*** Block opens ***

`config.mk`:
```
export PLATFORM = sky130hd
export DESIGN_NAME = data_bus_bridge
export DESIGN_NICKNAME = d
export VERILOG_FILES = /design/src/rtl/data_bus_bridge_pkg.sv /design/src/rtl/data_bus_bridge.sv
export SDC_FILE = /design/constraint.sdc
export NUM_CORES = 1
export LEC_CHECK = 0
export ABC_AREA = 1
export BUFFER_PORTS_ARGS = -buffer_cell sky130_fd_sc_hd__buf_2
export CAP_MARGIN = 10
export CORE_ASPECT_RATIO = 0.9
export CORE_MARGIN = 4
export CORE_UTILIZATION = 41
export CTS_BUF_LIST = sky130_fd_sc_hd__clkbuf_16
export DETAILED_ROUTE_END_ITERATION = 8
export GPL_TIMING_DRIVEN = 0
export PLACE_DENSITY = 0.73
export SYNTH_ARGS = -nofsm -noshare
export SYNTH_HDL_FRONTEND = slang
export SYNTH_SLANG_ARGS = --single-unit
```
`constraint.sdc`:
```
create_clock -name clk -period 2.01 [get_ports clk]
set_input_delay 0.1005 -clock clk [delete_from_list [all_inputs] [get_ports clk]]
set_output_delay 0.1005 -clock clk [all_outputs]
set_load 0.05 [all_outputs]
```
--- config.mk ---
export PLATFORM = sky130hd
export DESIGN_NAME = idr_reg
export DESIGN_NICKNAME = d
export VERILOG_FILES = /design/src/rtl/idr_reg_pkg.sv /design/src/rtl/idr_reg_word.sv /design/src/rtl/idr_reg.sv
export SDC_FILE = /design/constraint.sdc
export NUM_CORES = 1
export LEC_CHECK = 0
export BUFFER_PORTS_ARGS = -buffer_cell sky130_fd_sc_hd__buf_4
export CORE_MARGIN = 3
export CORE_UTILIZATION = 40
export DETAILED_ROUTE_END_ITERATION = 10
export PLACE_DENSITY = 0.59
export SLEW_MARGIN = 20
export SYNTH_ARGS = -nofsm -noshare
export SYNTH_HDL_FRONTEND = slang
export SYNTH_SLANG_ARGS = --single-unit
--- constraint.sdc ---
create_clock -name clk -period 2.7 [get_ports clk]
set_clock_uncertainty 0.2 [all_clocks]
set_input_delay 0.54 -clock clk [delete_from_list [all_inputs] [get_ports clk]]
set_output_delay 0.54 -clock clk [all_outputs]
set_load 0.01 [all_outputs]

*** Block closes ***

(WORK TO BE COMPLETED): The full listing is to be restated word for word.

(TASK RESULT):
`config.mk`:
```
export PLATFORM = sky130hd
export DESIGN_NAME = data_bus_bridge
export DESIGN_NICKNAME = d
export VERILOG_FILES = /design/src/rtl/data_bus_bridge_pkg.sv /design/src/rtl/data_bus_bridge.sv
export SDC_FILE = /design/constraint.sdc
export NUM_CORES = 1
export LEC_CHECK = 0
export ABC_AREA = 1
export BUFFER_PORTS_ARGS = -buffer_cell sky130_fd_sc_hd__buf_2
export CAP_MARGIN = 10
export CORE_ASPECT_RATIO = 0.9
export CORE_MARGIN = 4
export CORE_UTILIZATION = 41
export CTS_BUF_LIST = sky130_fd_sc_hd__clkbuf_16
export DETAILED_ROUTE_END_ITERATION = 8
export GPL_TIMING_DRIVEN = 0
export PLACE_DENSITY = 0.73
export SYNTH_ARGS = -nofsm -noshare
export SYNTH_HDL_FRONTEND = slang
export SYNTH_SLANG_ARGS = --single-unit
```
`constraint.sdc`:
```
create_clock -name clk -period 2.01 [get_ports clk]
set_input_delay 0.1005 -clock clk [delete_from_list [all_inputs] [get_ports clk]]
set_output_delay 0.1005 -clock clk [all_outputs]
set_load 0.05 [all_outputs]
```
--- config.mk ---
export PLATFORM = sky130hd
export DESIGN_NAME = idr_reg
export DESIGN_NICKNAME = d
export VERILOG_FILES = /design/src/rtl/idr_reg_pkg.sv /design/src/rtl/idr_reg_word.sv /design/src/rtl/idr_reg.sv
export SDC_FILE = /design/constraint.sdc
export NUM_CORES = 1
export LEC_CHECK = 0
export BUFFER_PORTS_ARGS = -buffer_cell sky130_fd_sc_hd__buf_4
export CORE_MARGIN = 3
export CORE_UTILIZATION = 40
export DETAILED_ROUTE_END_ITERATION = 10
export PLACE_DENSITY = 0.59
export SLEW_MARGIN = 20
export SYNTH_ARGS = -nofsm -noshare
export SYNTH_HDL_FRONTEND = slang
export SYNTH_SLANG_ARGS = --single-unit
--- constraint.sdc ---
create_clock -name clk -period 2.7 [get_ports clk]
set_clock_uncertainty 0.2 [all_clocks]
set_input_delay 0.54 -clock clk [delete_from_list [all_inputs] [get_ports clk]]
set_output_delay 0.54 -clock clk [all_outputs]
set_load 0.01 [all_outputs]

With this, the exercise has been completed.